» Task directions: Copy exactly the stretch of data below from the line with "## final cells by class" through the line with "## power by group", including both of those lines.

[Stored items]
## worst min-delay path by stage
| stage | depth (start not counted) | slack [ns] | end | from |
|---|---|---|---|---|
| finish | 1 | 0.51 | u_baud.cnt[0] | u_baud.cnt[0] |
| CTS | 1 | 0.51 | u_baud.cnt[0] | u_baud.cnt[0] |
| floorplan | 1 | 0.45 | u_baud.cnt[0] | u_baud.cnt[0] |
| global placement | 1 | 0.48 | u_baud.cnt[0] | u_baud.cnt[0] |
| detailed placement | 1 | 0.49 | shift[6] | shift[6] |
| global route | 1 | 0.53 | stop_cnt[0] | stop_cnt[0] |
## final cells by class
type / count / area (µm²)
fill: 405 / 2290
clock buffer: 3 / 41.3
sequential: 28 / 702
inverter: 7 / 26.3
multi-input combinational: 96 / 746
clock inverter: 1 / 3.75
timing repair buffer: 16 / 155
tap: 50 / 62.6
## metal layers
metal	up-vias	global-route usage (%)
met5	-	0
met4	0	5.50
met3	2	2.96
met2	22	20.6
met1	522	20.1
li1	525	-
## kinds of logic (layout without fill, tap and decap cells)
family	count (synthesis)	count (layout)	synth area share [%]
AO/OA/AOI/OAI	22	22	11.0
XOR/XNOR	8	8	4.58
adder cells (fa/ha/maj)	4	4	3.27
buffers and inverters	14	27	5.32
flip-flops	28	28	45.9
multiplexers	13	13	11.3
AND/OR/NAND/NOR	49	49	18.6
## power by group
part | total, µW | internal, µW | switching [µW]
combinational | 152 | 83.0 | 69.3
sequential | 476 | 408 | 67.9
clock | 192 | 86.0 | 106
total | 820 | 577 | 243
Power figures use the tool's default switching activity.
File: src/rtl/prepare_for_fft.sv
// prepare_for_fft
//   Registered gather stage at the front of the FFT datapath. Each output
//   position i takes the input sample selected by new_indices[i]. The
//   upstream stage-ordering logic provides the index map, for example the
//   butterfly pairing 0,8,1,9,... for a 16-point stage. Latency is one
//   cycle and a new frame can be accepted every cycle.
//
// Parameters
//   SAMPLES  frame length, must be a power of two and >= 2
//   WIDTH    bits per sample
//   IDXW     index width, derived as $clog2(SAMPLES)
//
// Ports
//   clk            rising-edge clock
//   rst            synchronous active-high reset; takes priority over in_valid
//   in_valid       input_stream/new_indices carry a frame this cycle
//   input_stream   SAMPLES x WIDTH input samples
//   new_indices    SAMPLES x IDXW source index for each output position
//   out_valid      output_stream holds a permuted frame
//   output_stream  SAMPLES x WIDTH permuted samples (held while idle)
//   perm_error     captured index map was not a permutation
//
// Optional feature
//   PREPARE_FOR_FFT_PERM_CHECK_EN: when defined, perm_error is registered
//   with each captured frame and is set if any source index is absent from
//   the map. When undefined, perm_error is tied to 0 and no check logic
//   exists.

module prepare_for_fft #(
  parameter  int SAMPLES = 16,
  parameter  int WIDTH   = 3,
  localparam int IDXW    = $clog2(SAMPLES)
) (
  input  logic             clk,
  input  logic             rst,
  input  logic             in_valid,
  input  logic [WIDTH-1:0] input_stream  [SAMPLES],
  input  logic [IDXW-1:0]  new_indices   [SAMPLES],
  output logic             out_valid,
  output logic [WIDTH-1:0] output_stream [SAMPLES],
  output logic             perm_error
);

  // Gather network. SAMPLES is a power of two, so every IDXW-bit index
  // addresses a real sample and no range guard is needed.
  logic [WIDTH-1:0] gathered [SAMPLES];

  always_comb begin
    for (int unsigned i = 0; i < unsigned'(SAMPLES); i++) begin
      gathered[i] = input_stream[new_indices[i]];
    end
  end

  // Output register. Data loads only when a frame is accepted, so the
  // outputs keep the last frame while the stage is idle.
  always_ff @(posedge clk) begin
    if (rst) begin
      out_valid <= 1'b0;
      for (int unsigned i = 0; i < unsigned'(SAMPLES); i++) begin
        output_stream[i] <= '0;
      end
    end else begin
      out_valid <= in_valid;
      if (in_valid) begin
        for (int unsigned i = 0; i < unsigned'(SAMPLES); i++) begin
          output_stream[i] <= gathered[i];
        end
      end
    end
  end

`ifdef PREPARE_FOR_FFT_PERM_CHECK_EN
  // Mark every source index that the map references. With SAMPLES entries
  // and SAMPLES possible indices, an unmarked index means a duplicate is
  // present somewhere, so checking for absence is enough.
  logic [SAMPLES-1:0] seen;
  logic               missing;

  always_comb begin
    seen = '0;
    for (int unsigned i = 0; i < unsigned'(SAMPLES); i++) begin
      seen[new_indices[i]] = 1'b1;
    end
    missing = ~&seen;
  end

  always_ff @(posedge clk) begin
    if (rst) begin
      perm_error <= 1'b0;
    end else if (in_valid) begin
      perm_error <= missing;
    end
  end
`else
  assign perm_error = 1'b0;
`endif

endmodule

File: config.mk
export PLATFORM = sky130hd
export DESIGN_NAME = prepare_for_fft
export DESIGN_NICKNAME = d
export VERILOG_FILES = /design/src/rtl/prepare_for_fft.sv
export SDC_FILE = /design/constraint.sdc
export NUM_CORES = 1
export LEC_CHECK = 0
export CAP_MARGIN = 20
export CORE_MARGIN = 4
export CORE_UTILIZATION = 45
export DETAILED_ROUTE_END_ITERATION = 8
export PLACE_DENSITY = 0.73
export SLEW_MARGIN = 40
export SYNTH_ARGS = -nofsm -noshare
export SYNTH_HDL_FRONTEND = slang
export SYNTH_SLANG_ARGS = --single-unit
File: constraint.sdc
create_clock -name clk -period 1.4 [get_ports clk]
set_input_delay 0.28 -clock clk [delete_from_list [all_inputs] [get_ports clk]]
set_output_delay 0.28 -clock clk [all_outputs]
set_load 0.02 [all_outputs]
==> metrics.txt <==
Die Wd 146 um; synth unique cells 19; hold_sp output_stream[14]; Max FO, Critical Path 6; Synth top area share 44.9%; Clock transition at path regs 0.07 ns; Seq/Total Area, Yosys 11.5%; RD Place Congestion 0.992; WL per Instance 25.7 um; initial core utilization 45.8%; Pwr Density 565 nW/um2; post-DP HPWL 25.1 mm; Hold-fix buffers, CTS 0; Max clock buf depth 2; Vias 10600; worst r2r dst output_stream[11]; CP Class in -> reg; H-tree Lvls 2; clk_skew 0 ns; Critical Path Start Type input port; Static Leak 5.79 nW; number of vias per cell 6.83; fmax 0.702 GHz; die height 146 um; post-synth top area cell mux2i_1; initial DRC count 1982; violated checks setup timing; area of the core 18700 um2; synthesized area 8570 um2; Worst Slack Setup Final -0.0246 ns; Avg Cell Area, Syn 7.58 um2; Yosys reg bits 49; Total Routing Usage GR 34.1%; Slew headroom 59.6%; Port Buffers 163; number of hold violations in the final report 0; total CTS buffers 5; most frequent cells in the layout mux2i_1 (383), nand2_1 (189), a22oi_1 (99), clkdlybuf4s50_1 (97), nand3_1 (93); global route total overflow 0; result of the run finished with violations; CTS sink cnt 49; global route hottest layer met2; Hold WS 0.456 ns; # DRC 0; DR pass1 iterations 8; final setup fails 2; cells on worst reg2reg path 2; Max rail drop VDD 0.421 mV; Area Growth Syn to Fin 40.6%; # rows 50; CTS tree done; most common cell after layout, fill and taps aside mux2i_1; Least-Margin Pin Slew 0.606 ns; worst r2r src output_stream[11]; GR Util met1 44.8%; Die Area 21300 um2; critical path required time 1.60 ns; dpl cell area 11500 um2; CTS Root Cell clkbuf_16; routed wire length 40.1 mm; Final Util 64.4%; ant diodes 0; Final Max Slew Viols 0; Finished Cell Area 12000 um2; clock latency on the worst-skew pair 0.30 ns; Hold Path End output_stream[14]; Yosys warnings 0; Post-Syn Nets 1245; data arrival time of the worst path 1.62 ns; largest net degree at the start of global routing 25; Hold Crit Depth 2; hold crit path type reg -> reg; first-pass GRT wire length 57.5 mm; met2 capacity usage during global routing 50.2%; FF-to-FF setup slack 0.79 ns; min cycle time layout 1.42 ns; MaxCap Viol Count 0; layout cells sized above 1 13.6%; synth top area cells mux2i_1 (45%), dfxtp_1 (11%), a22oi_1 (8.7%); critical path capture point type register; antenna violations before repair 0; fin crit share 102%; vias in the first global route 9765; Routed Antenna Nets 0; Global Route met3 Usage 8.22%; Synth Instances 1130; I/O pin cnt 165; Final nets 1439
synth_stat cells:
master,n
nor2_1,17
or3b_4,10
nor2b_2,1
conb_1,1
buf_4,27
and2_1,31
nand4_1,51
buf_2,27
a21oi_1,45
nand3_1,93
mux2i_1,384
buf_1,16
a22oi_1,99
nor2b_1,33
clkbuf_1,45
buf_6,7
dfxtp_1,49
or3b_1,5
nand2_1,189
metal layers:
layer | vias to the layer above | wire length [um] | share of wire (%)
li1 | 4531 | - | -
met1 | 4836 | 14800 | 37
met2 | 995 | 16300 | 41
met3 | 282 | 5940 | 15
met4 | 0 | 3090 | 7.7
met5 | - | 0 | 0
registers in the layout, indices dropped and copies added (netlist names):
name	cells
output_stream	48
out_valid	1
kinds of logic after synthesis:
logic type	after synthesis	synth area share, %
compound gates	144	11.3
buf+inv	122	7.54
flops	49	11.5
mux	384	44.9
other cells	1	0.0438
simple gates	430	24.8
stage by stage:
stage / setup slack (ns) / TNS (ns) / instances / power, W
after detailed placement: -0.577 / -24.47 / 1535 / 0.00529
after CTS: 0.0184 / 0 / 1546 / 0.00653
final: -0.0246 / -0.0327 / 1558 / 0.00681
after global placement: -0.532 / -23.50 / 1535 / 0.00523
after global routing: -0.00359 / -0.00359 / 1558 / 0.00698
after floorplan: 0.200 / 0 / 1130 / 0.00356
area by class of cell:
class	instances	area, um2
multi-input combinational	959	6990
fill	1575	6660
timing repair buffer	309	3640
sequential	49	981
tap	234	293
clock buffer	7	143
repair_timing:
action | in CTS | in global routing
resized for setup | 58 | 27
gates cloned | 2 | 12
setup endpoints to repair | 97 | 42
hold endpoints to repair | 0 | 0
setup buffers | 2 | 0
where the power goes:
part / internal (W) / switching (W) / leakage (nW)
clock: 0.000708 / 0.000652 / 0.0700
combinational: 0.00176 / 0.00206 / 5.31
sequential: 0.00153 / 0.0000917 / 0.405
how the worst max path moves through the flow:
stage / from / to / slack [ns] / depth (start not counted)
detailed placement: in_valid / output_stream[30] / -0.58 / 6
floorplan: new_indices[8] / output_stream[6] / 0.20 / 6
CTS: input_stream[1] / output_stream[19] / 0.02 / 6
global route: new_indices[29] / output_stream[21] / -0.004 / 5
finish: new_indices[1] / output_stream[1] / -0.02 / 5
global placement: in_valid / output_stream[2] / -0.53 / 6
worst max-delay path, cell delays in order:
cell	delay, ns
clkdlybuf4s50_1	0.47
nor2_1	0.45
a22oi_1	0.21
nand4_1	0.14
nand3_1	0.08
(Power assumes the default switching activity.)
File: src/rtl/swap_arbiter_2ch.sv
// -----------------------------------------------------------------------------
// swap_arbiter_2ch
//
// Two requesters share one registered 16-bit byte-swap stage. Each request
// selects byte-swap ({d[7:0], d[15:8]}) or pass-through. A round-robin
// arbiter picks one requester per cycle. The result is held in a single
// output register and presented on a valid/ready interface, tagged with the
// channel that produced it. Each channel has a free-running counter of
// accepted requests for debug and status.
//
// Parameters
//   CNT_W        width of the per-channel accept counters (wrap on overflow)
//
// Ports
//   clk          system clock, rising edge
//   rst_n        synchronous reset, active-low
//   en           1: new grants allowed; 0: no new grants, output still drains
//   req0_valid   channel 0 request valid
//   req0_data    channel 0 operand
//   req0_swap    channel 0: 1 = byte-swap, 0 = pass-through
//   req0_ready   channel 0 accepted this cycle (combinational)
//   req1_valid   channel 1 request valid
//   req1_data    channel 1 operand
//   req1_swap    channel 1: 1 = byte-swap, 0 = pass-through
//   req1_ready   channel 1 accepted this cycle (combinational)
//   out_valid    output register holds a result
//   out_data     result
//   out_src      channel that produced out_data
//   out_ready    consumer accepts out_data this cycle
//   cnt0         number of channel-0 requests accepted
//   cnt1         number of channel-1 requests accepted
// -----------------------------------------------------------------------------
module swap_arbiter_2ch #(
  parameter int CNT_W = 8
) (
  input  logic             clk,
  input  logic             rst_n,
  input  logic             en,
  input  logic             req0_valid,
  input  logic [15:0]      req0_data,
  input  logic             req0_swap,
  output logic             req0_ready,
  input  logic             req1_valid,
  input  logic [15:0]      req1_data,
  input  logic             req1_swap,
  output logic             req1_ready,
  output logic             out_valid,
  output logic [15:0]      out_data,
  output logic             out_src,
  input  logic             out_ready,
  output logic [CNT_W-1:0] cnt0,
  output logic [CNT_W-1:0] cnt1
);

  typedef enum logic {
    EMPTY = 1'b0,
    FULL  = 1'b1
  } state_t;

  state_t      state;
  logic        last_grant;

  logic        grant;
  logic        load;
  logic [15:0] sel_data;
  logic        sel_swap;
  logic [15:0] next_data;

  // ---------------------------------------------------------------------------
  // Arbitration and load decision.
  // The output register can take a new result when it is empty, or when the
  // consumer is taking the current one in this same cycle. Gating with rst_n
  // keeps both readies low while reset is asserted so no requester believes
  // it handshook on a cycle whose state update is thrown away.
  // ---------------------------------------------------------------------------
  always_comb begin
    // NOTE: every signal gets a default first so no path leaves it unassigned
    // (an unassigned path in always_comb would infer a latch).
    grant      = 1'b0;
    req0_ready = 1'b0;
    req1_ready = 1'b0;

    if (req0_valid && req1_valid) begin
      // Contention: whoever did not win last time goes now.
      grant = ~last_grant;
    end else if (req1_valid) begin
      grant = 1'b1;
    end else begin
      grant = 1'b0;
    end

    load = rst_n && en && (req0_valid || req1_valid) &&
           ((state == EMPTY) || out_ready);

    req0_ready = load && (grant == 1'b0);
    req1_ready = load && (grant == 1'b1);
  end

  // Datapath: mux the winning operand, then optionally swap bytes.
  assign sel_data  = grant ? req1_data : req0_data;
  assign sel_swap  = grant ? req1_swap : req0_swap;
  assign next_data = sel_swap ? {sel_data[7:0], sel_data[15:8]} : sel_data;

  // out_valid is a direct decode of the registered state, so it is glitch-free.
  assign out_valid = (state == FULL);

  // ---------------------------------------------------------------------------
  // State, output register, round-robin pointer and counters.
  // A load in FULL with out_ready high replaces the old result on the same
  // edge the consumer takes it, which sustains one result per cycle.
  // A drain without a load only clears the state; out_data and out_src keep
  // their last values.
  // ---------------------------------------------------------------------------
  always_ff @(posedge clk) begin
    // NOTE: sequential state uses non-blocking assignments so every register
    // samples the pre-edge values regardless of statement order.
    if (!rst_n) begin
      state      <= EMPTY;
      out_data   <= '0;
      out_src    <= 1'b0;
      last_grant <= 1'b1;
      cnt0       <= '0;
      cnt1       <= '0;
    end else if (load) begin
      state      <= FULL;
      out_data   <= next_data;
      out_src    <= grant;
      last_grant <= grant;
      if (grant) cnt1 <= cnt1 + CNT_W'(1);
      else       cnt0 <= cnt0 + CNT_W'(1);
    end else if ((state == FULL) && out_ready) begin
      state <= EMPTY;
    end
  end

endmodule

» Your solution:
## final cells by class
type / count / area (µm²)
fill: 405 / 2290
clock buffer: 3 / 41.3
sequential: 28 / 702
inverter: 7 / 26.3
multi-input combinational: 96 / 746
clock inverter: 1 / 3.75
timing repair buffer: 16 / 155
tap: 50 / 62.6
## metal layers
metal	up-vias	global-route usage (%)
met5	-	0
met4	0	5.50
met3	2	2.96
met2	22	20.6
met1	522	20.1
li1	525	-
## kinds of logic (layout without fill, tap and decap cells)
family	count (synthesis)	count (layout)	synth area share [%]
AO/OA/AOI/OAI	22	22	11.0
XOR/XNOR	8	8	4.58
adder cells (fa/ha/maj)	4	4	3.27
buffers and inverters	14	27	5.32
flip-flops	28	28	45.9
multiplexers	13	13	11.3
AND/OR/NAND/NOR	49	49	18.6
## power by group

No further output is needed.